* [Task prompt] Transcribe exactly the lines that fall between the one holding "utilization | 0.9124 |" and the one holding "registers | 0.412 |", inclusive, from the entries below.

* [Extracted data]
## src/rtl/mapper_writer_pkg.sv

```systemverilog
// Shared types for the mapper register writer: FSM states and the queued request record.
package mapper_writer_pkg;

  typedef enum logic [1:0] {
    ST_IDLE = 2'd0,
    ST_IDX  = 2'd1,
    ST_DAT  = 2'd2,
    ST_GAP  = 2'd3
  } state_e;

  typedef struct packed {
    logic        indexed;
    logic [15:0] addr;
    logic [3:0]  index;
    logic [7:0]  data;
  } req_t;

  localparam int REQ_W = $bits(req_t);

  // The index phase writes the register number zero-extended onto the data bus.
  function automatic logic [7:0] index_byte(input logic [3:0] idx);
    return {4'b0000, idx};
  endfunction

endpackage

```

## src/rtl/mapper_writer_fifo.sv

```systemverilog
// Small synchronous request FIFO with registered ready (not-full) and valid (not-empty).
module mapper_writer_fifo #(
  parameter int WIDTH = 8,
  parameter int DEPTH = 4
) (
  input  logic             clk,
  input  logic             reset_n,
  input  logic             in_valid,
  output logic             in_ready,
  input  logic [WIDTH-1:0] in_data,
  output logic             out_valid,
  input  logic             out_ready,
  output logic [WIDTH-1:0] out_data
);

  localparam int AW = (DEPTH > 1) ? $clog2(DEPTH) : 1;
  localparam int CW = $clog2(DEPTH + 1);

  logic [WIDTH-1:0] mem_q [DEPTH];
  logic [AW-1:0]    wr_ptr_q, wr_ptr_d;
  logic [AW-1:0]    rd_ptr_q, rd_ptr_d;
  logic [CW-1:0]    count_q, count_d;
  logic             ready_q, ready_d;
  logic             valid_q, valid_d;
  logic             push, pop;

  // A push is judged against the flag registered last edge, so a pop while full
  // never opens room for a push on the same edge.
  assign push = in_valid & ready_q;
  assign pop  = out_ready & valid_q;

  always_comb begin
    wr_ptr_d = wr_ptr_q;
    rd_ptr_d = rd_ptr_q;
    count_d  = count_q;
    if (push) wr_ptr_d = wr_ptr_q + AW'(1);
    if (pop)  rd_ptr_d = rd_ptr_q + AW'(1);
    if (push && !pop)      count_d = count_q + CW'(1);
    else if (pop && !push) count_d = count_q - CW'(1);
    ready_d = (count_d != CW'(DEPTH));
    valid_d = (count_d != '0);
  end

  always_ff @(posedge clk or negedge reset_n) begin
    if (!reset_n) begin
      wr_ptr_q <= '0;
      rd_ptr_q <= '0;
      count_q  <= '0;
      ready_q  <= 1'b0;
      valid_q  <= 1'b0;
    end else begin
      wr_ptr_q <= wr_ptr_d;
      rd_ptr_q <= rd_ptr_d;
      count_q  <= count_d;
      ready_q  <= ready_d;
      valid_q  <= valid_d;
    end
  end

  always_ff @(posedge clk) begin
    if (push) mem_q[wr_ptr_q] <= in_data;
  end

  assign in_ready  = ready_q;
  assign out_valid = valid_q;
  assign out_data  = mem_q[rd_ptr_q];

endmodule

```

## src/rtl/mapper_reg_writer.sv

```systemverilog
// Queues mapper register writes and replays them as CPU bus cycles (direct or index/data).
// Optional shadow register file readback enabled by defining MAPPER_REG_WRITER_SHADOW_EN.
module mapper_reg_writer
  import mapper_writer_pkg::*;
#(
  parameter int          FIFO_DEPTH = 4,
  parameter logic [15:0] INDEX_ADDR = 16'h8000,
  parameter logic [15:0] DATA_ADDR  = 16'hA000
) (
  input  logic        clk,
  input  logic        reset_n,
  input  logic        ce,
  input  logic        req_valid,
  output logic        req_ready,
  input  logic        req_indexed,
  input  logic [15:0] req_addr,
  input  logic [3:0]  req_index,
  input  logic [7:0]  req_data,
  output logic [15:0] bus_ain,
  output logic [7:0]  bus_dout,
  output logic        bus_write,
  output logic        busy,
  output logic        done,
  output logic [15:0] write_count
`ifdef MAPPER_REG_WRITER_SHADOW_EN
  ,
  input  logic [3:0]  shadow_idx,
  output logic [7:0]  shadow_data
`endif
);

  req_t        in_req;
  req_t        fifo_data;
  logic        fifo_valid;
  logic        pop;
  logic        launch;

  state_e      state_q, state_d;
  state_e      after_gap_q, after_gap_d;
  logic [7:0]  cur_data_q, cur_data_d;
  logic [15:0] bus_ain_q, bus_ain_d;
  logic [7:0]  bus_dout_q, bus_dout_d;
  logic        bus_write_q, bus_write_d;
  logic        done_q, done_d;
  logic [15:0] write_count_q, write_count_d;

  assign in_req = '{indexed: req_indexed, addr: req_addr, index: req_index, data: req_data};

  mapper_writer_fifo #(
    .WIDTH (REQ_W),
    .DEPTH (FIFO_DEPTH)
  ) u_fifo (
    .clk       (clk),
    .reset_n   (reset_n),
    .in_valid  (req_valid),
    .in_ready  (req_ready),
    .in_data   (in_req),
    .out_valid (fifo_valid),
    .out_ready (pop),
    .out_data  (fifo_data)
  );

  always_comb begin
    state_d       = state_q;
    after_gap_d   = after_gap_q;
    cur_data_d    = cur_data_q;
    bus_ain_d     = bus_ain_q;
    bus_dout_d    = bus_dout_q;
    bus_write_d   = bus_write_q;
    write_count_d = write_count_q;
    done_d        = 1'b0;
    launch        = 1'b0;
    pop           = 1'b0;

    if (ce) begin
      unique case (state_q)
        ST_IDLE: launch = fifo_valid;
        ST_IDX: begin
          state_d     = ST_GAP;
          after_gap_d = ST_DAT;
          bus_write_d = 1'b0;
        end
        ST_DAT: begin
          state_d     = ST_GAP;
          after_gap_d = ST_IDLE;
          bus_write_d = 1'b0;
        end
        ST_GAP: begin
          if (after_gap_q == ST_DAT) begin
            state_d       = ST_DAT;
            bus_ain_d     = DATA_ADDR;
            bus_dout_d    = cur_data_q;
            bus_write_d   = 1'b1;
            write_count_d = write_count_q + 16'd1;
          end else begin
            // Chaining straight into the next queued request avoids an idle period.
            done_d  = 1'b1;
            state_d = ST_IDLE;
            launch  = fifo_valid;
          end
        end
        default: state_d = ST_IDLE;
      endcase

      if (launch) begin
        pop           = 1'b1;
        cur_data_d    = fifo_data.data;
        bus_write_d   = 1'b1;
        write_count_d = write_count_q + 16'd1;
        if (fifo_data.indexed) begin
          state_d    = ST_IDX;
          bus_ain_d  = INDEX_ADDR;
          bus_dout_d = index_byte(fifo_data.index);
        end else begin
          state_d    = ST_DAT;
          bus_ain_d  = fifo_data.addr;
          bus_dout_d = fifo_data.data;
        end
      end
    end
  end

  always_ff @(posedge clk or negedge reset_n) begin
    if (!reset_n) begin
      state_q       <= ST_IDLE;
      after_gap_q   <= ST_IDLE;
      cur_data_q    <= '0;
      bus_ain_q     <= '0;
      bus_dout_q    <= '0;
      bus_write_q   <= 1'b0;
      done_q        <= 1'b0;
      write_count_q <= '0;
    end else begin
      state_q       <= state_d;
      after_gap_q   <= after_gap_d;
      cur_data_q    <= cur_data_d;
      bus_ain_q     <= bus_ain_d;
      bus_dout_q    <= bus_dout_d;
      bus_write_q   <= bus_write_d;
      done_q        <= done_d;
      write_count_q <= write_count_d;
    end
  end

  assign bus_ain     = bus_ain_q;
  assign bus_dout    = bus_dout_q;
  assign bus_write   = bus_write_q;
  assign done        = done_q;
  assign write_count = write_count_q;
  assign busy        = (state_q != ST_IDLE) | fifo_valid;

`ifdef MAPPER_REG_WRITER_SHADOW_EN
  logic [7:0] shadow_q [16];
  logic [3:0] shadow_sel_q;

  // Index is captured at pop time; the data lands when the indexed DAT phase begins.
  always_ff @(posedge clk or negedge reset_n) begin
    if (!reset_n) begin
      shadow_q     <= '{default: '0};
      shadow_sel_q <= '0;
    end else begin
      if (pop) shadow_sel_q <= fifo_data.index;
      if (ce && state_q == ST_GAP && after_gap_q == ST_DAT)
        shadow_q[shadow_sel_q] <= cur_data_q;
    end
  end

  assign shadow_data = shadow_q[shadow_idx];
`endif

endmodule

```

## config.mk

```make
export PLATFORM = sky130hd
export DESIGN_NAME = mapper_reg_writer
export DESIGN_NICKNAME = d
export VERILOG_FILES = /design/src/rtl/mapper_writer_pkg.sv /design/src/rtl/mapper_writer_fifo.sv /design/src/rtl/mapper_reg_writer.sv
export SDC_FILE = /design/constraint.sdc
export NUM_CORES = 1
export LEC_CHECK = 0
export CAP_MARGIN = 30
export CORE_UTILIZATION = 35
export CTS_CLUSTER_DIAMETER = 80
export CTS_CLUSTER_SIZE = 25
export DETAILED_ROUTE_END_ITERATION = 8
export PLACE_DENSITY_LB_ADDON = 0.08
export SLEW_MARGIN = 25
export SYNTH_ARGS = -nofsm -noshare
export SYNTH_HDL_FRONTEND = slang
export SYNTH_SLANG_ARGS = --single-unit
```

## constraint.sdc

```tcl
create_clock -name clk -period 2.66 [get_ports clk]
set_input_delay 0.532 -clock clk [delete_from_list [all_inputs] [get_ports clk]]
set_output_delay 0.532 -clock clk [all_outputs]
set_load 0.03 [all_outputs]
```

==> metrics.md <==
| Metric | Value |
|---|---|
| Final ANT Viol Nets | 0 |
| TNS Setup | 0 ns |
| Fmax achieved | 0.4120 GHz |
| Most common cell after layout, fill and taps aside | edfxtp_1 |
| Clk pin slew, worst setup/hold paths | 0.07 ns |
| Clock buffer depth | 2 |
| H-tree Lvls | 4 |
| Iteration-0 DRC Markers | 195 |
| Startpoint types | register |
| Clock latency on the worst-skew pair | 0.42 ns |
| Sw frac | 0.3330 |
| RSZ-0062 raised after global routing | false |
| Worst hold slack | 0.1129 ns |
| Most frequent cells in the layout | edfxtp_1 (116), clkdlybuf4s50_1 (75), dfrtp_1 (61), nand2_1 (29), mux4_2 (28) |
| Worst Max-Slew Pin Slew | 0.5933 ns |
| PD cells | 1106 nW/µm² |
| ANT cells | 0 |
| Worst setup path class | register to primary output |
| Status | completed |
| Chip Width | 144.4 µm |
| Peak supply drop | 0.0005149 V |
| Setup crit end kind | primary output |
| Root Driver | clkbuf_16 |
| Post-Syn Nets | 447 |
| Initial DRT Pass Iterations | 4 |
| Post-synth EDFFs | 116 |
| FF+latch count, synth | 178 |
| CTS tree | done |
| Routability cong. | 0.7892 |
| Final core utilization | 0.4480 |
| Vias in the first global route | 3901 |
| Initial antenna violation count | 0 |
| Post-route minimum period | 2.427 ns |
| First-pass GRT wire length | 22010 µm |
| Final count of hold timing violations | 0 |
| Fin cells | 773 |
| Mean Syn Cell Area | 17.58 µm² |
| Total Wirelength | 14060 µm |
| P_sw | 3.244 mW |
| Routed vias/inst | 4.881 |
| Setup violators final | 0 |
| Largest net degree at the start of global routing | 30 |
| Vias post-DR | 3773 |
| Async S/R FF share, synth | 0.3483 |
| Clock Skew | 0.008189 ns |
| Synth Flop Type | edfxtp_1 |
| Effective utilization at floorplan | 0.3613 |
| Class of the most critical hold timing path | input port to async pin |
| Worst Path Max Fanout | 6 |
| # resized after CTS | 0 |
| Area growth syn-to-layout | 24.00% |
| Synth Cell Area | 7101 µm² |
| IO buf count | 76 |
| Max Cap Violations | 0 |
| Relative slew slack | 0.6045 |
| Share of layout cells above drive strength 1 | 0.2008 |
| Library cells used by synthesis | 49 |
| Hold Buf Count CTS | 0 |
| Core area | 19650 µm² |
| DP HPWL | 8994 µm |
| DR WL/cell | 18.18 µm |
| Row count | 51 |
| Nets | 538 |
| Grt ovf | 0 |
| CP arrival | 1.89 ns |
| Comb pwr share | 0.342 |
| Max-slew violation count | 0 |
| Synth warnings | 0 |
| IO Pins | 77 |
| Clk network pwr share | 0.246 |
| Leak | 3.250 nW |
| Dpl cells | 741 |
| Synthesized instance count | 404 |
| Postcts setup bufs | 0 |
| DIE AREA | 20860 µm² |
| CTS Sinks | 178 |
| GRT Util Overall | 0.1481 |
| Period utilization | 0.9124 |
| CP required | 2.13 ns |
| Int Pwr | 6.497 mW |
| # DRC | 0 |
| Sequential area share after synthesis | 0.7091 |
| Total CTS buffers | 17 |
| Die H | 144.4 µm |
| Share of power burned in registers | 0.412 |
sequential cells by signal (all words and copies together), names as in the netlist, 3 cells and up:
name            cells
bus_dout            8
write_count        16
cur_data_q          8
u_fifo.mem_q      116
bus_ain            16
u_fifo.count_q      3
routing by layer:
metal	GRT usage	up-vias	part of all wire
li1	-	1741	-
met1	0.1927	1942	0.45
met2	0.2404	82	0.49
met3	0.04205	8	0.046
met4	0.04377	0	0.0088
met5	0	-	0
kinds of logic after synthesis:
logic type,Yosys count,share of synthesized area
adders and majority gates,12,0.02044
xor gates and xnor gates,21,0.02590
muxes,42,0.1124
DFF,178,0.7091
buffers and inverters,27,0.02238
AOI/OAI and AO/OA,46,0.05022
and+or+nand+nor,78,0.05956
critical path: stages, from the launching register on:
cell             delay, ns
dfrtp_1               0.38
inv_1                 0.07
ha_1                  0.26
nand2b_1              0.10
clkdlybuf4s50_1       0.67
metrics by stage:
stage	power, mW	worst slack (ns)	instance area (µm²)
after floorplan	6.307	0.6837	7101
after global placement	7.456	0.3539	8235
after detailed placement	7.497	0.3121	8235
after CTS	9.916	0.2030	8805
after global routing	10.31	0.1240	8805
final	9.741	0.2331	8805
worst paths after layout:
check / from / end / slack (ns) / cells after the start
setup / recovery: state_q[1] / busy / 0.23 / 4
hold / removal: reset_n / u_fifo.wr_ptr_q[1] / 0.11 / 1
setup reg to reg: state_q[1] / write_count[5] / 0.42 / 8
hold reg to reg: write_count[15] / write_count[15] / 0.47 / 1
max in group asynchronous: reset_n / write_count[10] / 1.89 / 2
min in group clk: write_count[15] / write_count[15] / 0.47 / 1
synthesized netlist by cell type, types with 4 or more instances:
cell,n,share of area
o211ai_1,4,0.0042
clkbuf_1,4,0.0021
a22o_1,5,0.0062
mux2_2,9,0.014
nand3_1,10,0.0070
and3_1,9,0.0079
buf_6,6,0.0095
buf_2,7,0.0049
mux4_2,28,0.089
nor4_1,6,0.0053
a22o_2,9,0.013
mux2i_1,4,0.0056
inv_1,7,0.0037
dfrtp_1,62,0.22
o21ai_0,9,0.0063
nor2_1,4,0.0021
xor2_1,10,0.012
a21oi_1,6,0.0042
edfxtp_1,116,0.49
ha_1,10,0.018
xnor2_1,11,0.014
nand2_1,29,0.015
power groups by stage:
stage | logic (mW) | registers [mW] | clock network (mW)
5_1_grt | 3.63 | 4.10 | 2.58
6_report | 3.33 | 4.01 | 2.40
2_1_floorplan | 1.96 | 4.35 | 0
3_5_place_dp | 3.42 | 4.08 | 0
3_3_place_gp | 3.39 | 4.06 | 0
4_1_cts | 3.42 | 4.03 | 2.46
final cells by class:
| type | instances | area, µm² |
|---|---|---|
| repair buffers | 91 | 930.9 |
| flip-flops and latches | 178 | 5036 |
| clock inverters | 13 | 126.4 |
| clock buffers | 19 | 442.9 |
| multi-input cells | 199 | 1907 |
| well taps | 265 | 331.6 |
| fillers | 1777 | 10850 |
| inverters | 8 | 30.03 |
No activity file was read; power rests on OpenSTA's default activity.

* [Result below]
| Period utilization | 0.9124 |
| CP required | 2.13 ns |
| Int Pwr | 6.497 mW |
| # DRC | 0 |
| Sequential area share after synthesis | 0.7091 |
| Total CTS buffers | 17 |
| Die H | 144.4 µm |
| Share of power burned in registers | 0.412 |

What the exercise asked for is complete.